Dataset entries:
##########
## config.mk

```make
export PLATFORM = sky130hd
export DESIGN_NAME = instruction_fetch
export DESIGN_NICKNAME = d
export VERILOG_FILES = /design/src/rtl/fetch_pkg.sv /design/src/rtl/fetch_fifo.sv /design/src/rtl/instruction_fetch.sv
export SDC_FILE = /design/constraint.sdc
export NUM_CORES = 1
export LEC_CHECK = 0
export ABC_AREA = 0
export BUFFER_PORTS_ARGS = -buffer_cell sky130_fd_sc_hd__buf_4
export CORE_ASPECT_RATIO = 0.6
export CORE_MARGIN = 5
export CORE_UTILIZATION = 59
export DETAILED_ROUTE_END_ITERATION = 8
export PLACE_DENSITY = 0.86
export REMOVE_ABC_BUFFERS = 1
export SYNTH_ARGS = -nofsm -noshare
export SYNTH_HDL_FRONTEND = slang
export SYNTH_SLANG_ARGS = --single-unit
```

## constraint.sdc

```tcl
create_clock -name clk -period 28.4 [get_ports clk]
set_input_delay 0 -clock clk [delete_from_list [all_inputs] [get_ports clk]]
set_output_delay 0 -clock clk [all_outputs]
set_load 0.005 [all_outputs]
```

## src/rtl/fetch_pkg.sv

```systemverilog
// Shared types and helpers for the instruction fetch stage: the buffer entry
// layout, the FSM state encoding and B-type immediate extraction.
package fetch_pkg;

   localparam int         FETCH_XLEN = 64;
   localparam logic [6:0] OPC_BRANCH = 7'b1100011;
   localparam int         INST_BYTES = 4;

   typedef struct packed {
      logic [FETCH_XLEN-1:0] pc;
      logic [31:0]           inst;
      logic                  fault;
      logic                  pred_taken;
   } fetch_entry_t;

   typedef enum logic {
      ST_RUN,
      ST_HALT
   } fetch_state_t;

   // B-type immediate imm[12|10:5|4:1|11], sign-extended to the PC width.
   function automatic logic [FETCH_XLEN-1:0] b_imm(input logic [31:0] inst);
      return {{(FETCH_XLEN-13){inst[31]}}, inst[31], inst[7], inst[30:25], inst[11:8], 1'b0};
   endfunction

endpackage

```

## src/rtl/fetch_fifo.sv

```systemverilog
// Small circular buffer between fetch and decode. Flush has priority over
// enqueue and dequeue; DEPTH must be a power of two so pointers wrap naturally.
module fetch_fifo
   import fetch_pkg::*;
#(
   parameter int  DEPTH   = 2,
   parameter type entry_t = fetch_entry_t,
   localparam int PTR_W   = $clog2(DEPTH),
   localparam int CNT_W   = $clog2(DEPTH + 1)
) (
   input  logic             clk,
   input  logic             rst_n,
   input  logic             enq,
   input  entry_t           enq_data,
   input  logic             deq,
   input  logic             flush,
   output logic [CNT_W-1:0] count,
   output entry_t           head
);

   entry_t           mem [DEPTH];
   logic [PTR_W-1:0] rd_ptr;
   logic [PTR_W-1:0] wr_ptr;

   always_ff @(posedge clk or negedge rst_n) begin
      if (!rst_n) begin
         rd_ptr <= '0;
         wr_ptr <= '0;
         count  <= '0;
      end else if (flush) begin
         rd_ptr <= '0;
         wr_ptr <= '0;
         count  <= '0;
      end else begin
         if (enq) wr_ptr <= wr_ptr + PTR_W'(1);
         if (deq) rd_ptr <= rd_ptr + PTR_W'(1);
         count <= count + CNT_W'(enq) - CNT_W'(deq);
      end
   end

   // NOTE: storage is deliberately not reset; count alone decides validity,
   // so the payload flops stay plain registers without a reset tree.
   always_ff @(posedge clk) begin
      if (enq && !flush) mem[wr_ptr] <= enq_data;
   end

   assign head = mem[rd_ptr];

endmodule

```

## src/rtl/instruction_fetch.sv

```systemverilog
// Fetch stage: PC register, fault check, fetch buffer and redirect handling.
// Optional macro STATIC_PREDICT_EN enables backward-taken branch prediction.
module instruction_fetch
   import fetch_pkg::*;
#(
   parameter int              XLEN       = 64,
   parameter logic [XLEN-1:0] RESET_PC   = '0,
   parameter int              BUF_DEPTH  = 2,
   parameter int              IMEM_BYTES = 512
) (
   input  logic            clk,
   input  logic            rst_n,
   output logic [XLEN-1:0] imem_addr,
   input  logic [31:0]     imem_inst,
   input  logic            redirect_valid,
   input  logic [XLEN-1:0] redirect_pc,
   output logic            out_valid,
   input  logic            out_ready,
   output logic [XLEN-1:0] out_pc,
   output logic [31:0]     out_inst,
   output logic            out_fault,
   output logic            out_pred_taken
);

   localparam int CNT_W = $clog2(BUF_DEPTH + 1);

   fetch_state_t     state_q;
   fetch_state_t     state_d;
   logic [XLEN-1:0]  pc_q;
   logic [XLEN-1:0]  pc_next;
   logic [CNT_W-1:0] count;
   fetch_entry_t     head;
   fetch_entry_t     new_entry;
   fetch_entry_t     shown;
   logic             fault;
   logic             pred;
   logic             enq;
   logic             deq;

   assign imem_addr = pc_q;
   assign fault     = (pc_q[1:0] != 2'b00) || (pc_q > XLEN'(IMEM_BYTES - INST_BYTES));

`ifdef STATIC_PREDICT_EN
   assign pred    = !fault && (imem_inst[6:0] == OPC_BRANCH) && imem_inst[31];
   assign pc_next = pred ? pc_q + b_imm(imem_inst) : pc_q + XLEN'(INST_BYTES);
`else
   assign pred    = 1'b0;
   assign pc_next = pc_q + XLEN'(INST_BYTES);
`endif

   assign out_valid = (count != '0);
   assign deq       = out_valid && out_ready;
   // A full buffer still accepts a new entry when its head leaves this cycle.
   assign enq       = (state_q == ST_RUN) && !redirect_valid
                      && ((count < CNT_W'(BUF_DEPTH)) || deq);

   assign new_entry = '{pc: pc_q, inst: fault ? 32'h0 : imem_inst, fault: fault, pred_taken: pred};

   fetch_fifo #(
      .DEPTH   (BUF_DEPTH),
      .entry_t (fetch_entry_t)
   ) u_fifo (
      .clk      (clk),
      .rst_n    (rst_n),
      .enq      (enq),
      .enq_data (new_entry),
      .deq      (deq),
      .flush    (redirect_valid),
      .count    (count),
      .head     (head)
   );

   always_ff @(posedge clk or negedge rst_n) begin
      if (!rst_n) begin
         pc_q    <= RESET_PC;
         state_q <= ST_RUN;
      end else begin
         state_q <= state_d;
         if (redirect_valid) pc_q <= redirect_pc;
         else if (enq)       pc_q <= pc_next;
      end
   end

   always_comb begin
      // NOTE: default first so every path assigns state_d and no latch forms.
      state_d = state_q;
      if (redirect_valid)     state_d = ST_RUN;
      else if (enq && fault)  state_d = ST_HALT;
   end

   assign shown          = out_valid ? head : '0;
   assign out_pc         = shown.pc;
   assign out_inst       = shown.inst;
   assign out_fault      = shown.fault;
   assign out_pred_taken = shown.pred_taken;

endmodule
```

==> impl_metrics.py <==
metrics = {
    "worst_setup_path": {
        "critPathMaxStageDelay_ns": 0.87,
        "cpMaxStageDelayCell": "nor4_2",
        "cp_cell_sequence": "nand3_1 > nor4_2 > nand4_1 > or4_1 > a31oi_1",
        "critPathRequiredTime_ns": 28.83,
        "crit_type": "register to register",
        "start_kind": "register",
        "end_kind": "register",
        "worstPathMaxFanout": 15,
        "arrival_ns": 3.69,
    },
    "detailed_routing": {
        "wire_per_inst_um": 21.8,
        "drc": 0,
        "via_per_inst": 5.93,
        "drtPass1Iterations": 5,
        "routed_wl_um": 34100,
        "ant_nets": 0,
        "vias": 9294,
        "initialDrtViolationCount": 903,
    },
    "synth": {
        "synth_area_per_cell_um2": 12.2,
        "ys_top_cells_by_area": "edfxtp_1 (48%), dfrtp_1 (14%), mux2i_1 (8.1%), nor2_1 (4.2%), buf_4 (4.0%)",
        "postSynthCellCount": 1002,
        "postSynthRegisterBits": 263,
        "synthesis.area_um2": 12200,
        "async_reset_ff_share_pct": 26.2,
        "yosys_warnings": 0,
        "ys_seq_area_share_pct": 62.0,
        "synth_top_area_share_pct": 47.8,
        "synth.distinct_cells": 50,
        "synth_edf_count": 194,
        "synth_ff_type": "edfxtp_1",
        "synth_top_area_cell": "edfxtp_1",
    },
    "sta": {
        "slew_violations": 0,
        "fin_crit_ns": 3.26,
        "skew_ns": 0.0161,
        "slew_headroom_pct": 24.7,
        "worst_pin_slew_ns": 1.13,
        "hold_violations": 0,
        "fmax_mhz": 307,
        "tns_ns": 0,
        "setup_violations": 0,
        "rsz0062_at_grt": "false",
        "post-route-period-util_pct": 11.5,
    },
    "global_routing": {
        "grt_pass1_vias": 9121,
        "grt_max_degree": 98,
        "antenna_found_initial": 1,
        "grt_use_total_pct": 28.1,
        "grt_pass1_wl_um": 52500,
        "grt_overflow_total": 0,
    },
    "job": {
        "cap_viol_max_count": 0,
    },
    "floorplan": {
        "die_h_um": 121,
        "core_um2": 20200,
        "ios": 263,
        "start_util_pct": 60.4,
        "rows": 40,
        "fp.dieArea_um2": 23700,
        "die_x_um": 196,
    },
    "power_and_ir_drop": {
        "p_total_uw": 1150,
        "power_density_nw_per_um2": 73.8,
        "leakagePower_uw": 0.00591,
        "vdd_ir_drop_max_v": 0.0000848,
    },
    "clocking": {
        "cts.clk_slew.worst_paths_ns": 0.06,
        "clock_sinks": 263,
        "numCtsBuffers": 24,
        "cts_root_buf": "clkbuf_16",
        "cts_buffer_depth": 3,
        "clk_latency_ns": 0.52,
        "post-cts-setup-buffers": 0,
        "ctsHtreeMaxLevel": 1,
        "cts_tree": "yes",
    },
    "placed_design": {
        "routabilityCongestion": 0.889,
        "port_buffers": 261,
        "place_hpwl_um": 21600,
    },
    "run_status": {
        "run_status": "completed",
    },
    "finish": {
        "fin_nets": 1378,
        "fillCellCount": 1220,
        "drive_gt1_share_pct": 24.7,
        "multiInputGateArea_um2": 3910,
        "area_growth_pct": 28.1,
        "final-seq-area_um2": 7560,
    },
    "hold_path": {
        "hp-class": "input port to register",
    },
}
[worst paths after layout]
kind	from	to	slack [ns]	depth (start not counted)
hold / removal	redirect_valid	imem_addr[4]	0.06	3
min in group asynchronous	rst_n	imem_addr[2]	0.14	2
setup reg to reg	imem_addr[4]	imem_addr[44]	25.14	5
hold reg to reg	imem_addr[0]	u_fifo.mem[0][33]	0.55	0
max in group asynchronous	rst_n	u_fifo.rd_ptr	27.54	2
setup / recovery	imem_addr[4]	imem_addr[44]	25.14	5
[power breakdown]
| part | switching [uW] | internal [uW] | leakage [uW] |
|---|---|---|---|
| clock | 137 | 182 | 0.000382 |
| sequential | 42.5 | 452 | 0.00259 |
| combinational | 169 | 169 | 0.00293 |
[metal layers]
metal / track usage [%] / part of all wire, %
met4: 4.97 / 1.7
met5: 0 / 0
met2: 44.7 / 47
met3: 6.94 / 10
met1: 40.3 / 42
[critical path: cells and delay by family (launching register included)]
kind	cells	cell delay, ns
flops	1	0.46
compound gates	1	0.16
simple gates	4	2.54
[flip-flops by register name (all words and copies together), names as in the netlist]
name	count
imem_addr	64
u_fifo.rd_ptr	1
u_fifo.count	2
u_fifo.mem	194
state_q	1
u_fifo.wr_ptr	1
[metrics by stage]
| step | cells | util (%) | setup WS [ns] | hold WS (ns) | instance area, um^2 |
|---|---|---|---|---|---|
| after floorplan | 883 | - | 17.89 | -0.296 | 11500 |
| after global routing | 1567 | 77.4 | 24.95 | 0.108 | 15600 |
| final | 1568 | 77.4 | 25.14 | 0.0640 | 15600 |
| after detailed placement | 1424 | 68.7 | 25.24 | 0.199 | 13800 |
| after global placement | 1424 | 68.7 | 25.38 | 0.193 | 13800 |
| after CTS | 1566 | 77.4 | 25.20 | 0.0505 | 15600 |
[kinds of logic after synthesis]
family                     synth area share, %
and+or+nand+nor                           16.1
DFF                                       62.0
muxes                                     8.42
adders and majority gates                0.308
buffers and inverters                     6.08
other                                   0.0308
xor gates and xnor gates                  2.37
AOI/OAI and AO/OA                         4.73
[synthesized netlist by cell type, drive strengths merged (2+ instances only)]
| master | instances |
|---|---|
| a21oi | 2 |
| a31oi | 27 |
| and2 | 37 |
| and3 | 16 |
| and4 | 10 |
| buf | 81 |
| clkbuf | 38 |
| dfrtp | 69 |
| edfxtp | 194 |
| ha | 3 |
| inv | 7 |
| mux2 | 4 |
| mux2i | 98 |
| nand2 | 50 |
| nand2b | 3 |
| nand3 | 27 |
| nand3b | 2 |
| nand4 | 27 |
| nor2 | 136 |
| nor2b | 3 |
| nor3 | 8 |
| nor4 | 27 |
| o211ai | 2 |
| o21a | 2 |
| o21ai | 37 |
| o31a | 3 |
| o31ai | 14 |
| o41ai | 2 |
| or3 | 12 |
| or4 | 18 |
| xnor2 | 20 |
| xor2 | 13 |
[final cells by class]
cell class | count | share of cell area (%)
antenna | 2 | 0.0321
inverter | 7 | 0.168
timing repair buffer | 366 | 19.2
multi-input combinational | 613 | 25.1
clock inverter | 13 | 0.753
sequential | 263 | 48.4
tap | 273 | 2.19
clock buffer | 31 | 4.22
[cells in the final DEF, fill, tap and decap left out, types with 4 or more instances in the layout]
cell type	count
dlygate4sd3_1	98
a31oi_1	27
clkinv_1	4
nor2_1	135
o31ai_1	14
edfxtp_1	194
and4_1	10
clkinv_2	6
mux2i_1	98
and3_1	16
nor3_1	8
buf_4	268
nand2_1	50
dfrtp_1	68
or3_1	11
o21ai_0	34
mux2_2	4
nand3_1	27
nand4_1	27
and2_1	36
xor2_1	13
inv_1	6
nor4_1	24
clkbuf_16	25
xnor2_1	20
or4_1	17
clkbuf_1	5
[what timing repair did]
action	4_1_cts	5_1_grt
resized for setup	0	0
endpoints found under the setup margin	0	0
hold endpoints to repair	199	0
hold buffers	98	0
Power figures use the tool's default switching activity.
##########
# WHAT NEEDS TO BE DONE:
Write out every line of the entries that holds the word "switching".

# YOUR SOLUTION:
| part | switching [uW] | internal [uW] | leakage [uW] |
Power figures use the tool's default switching activity.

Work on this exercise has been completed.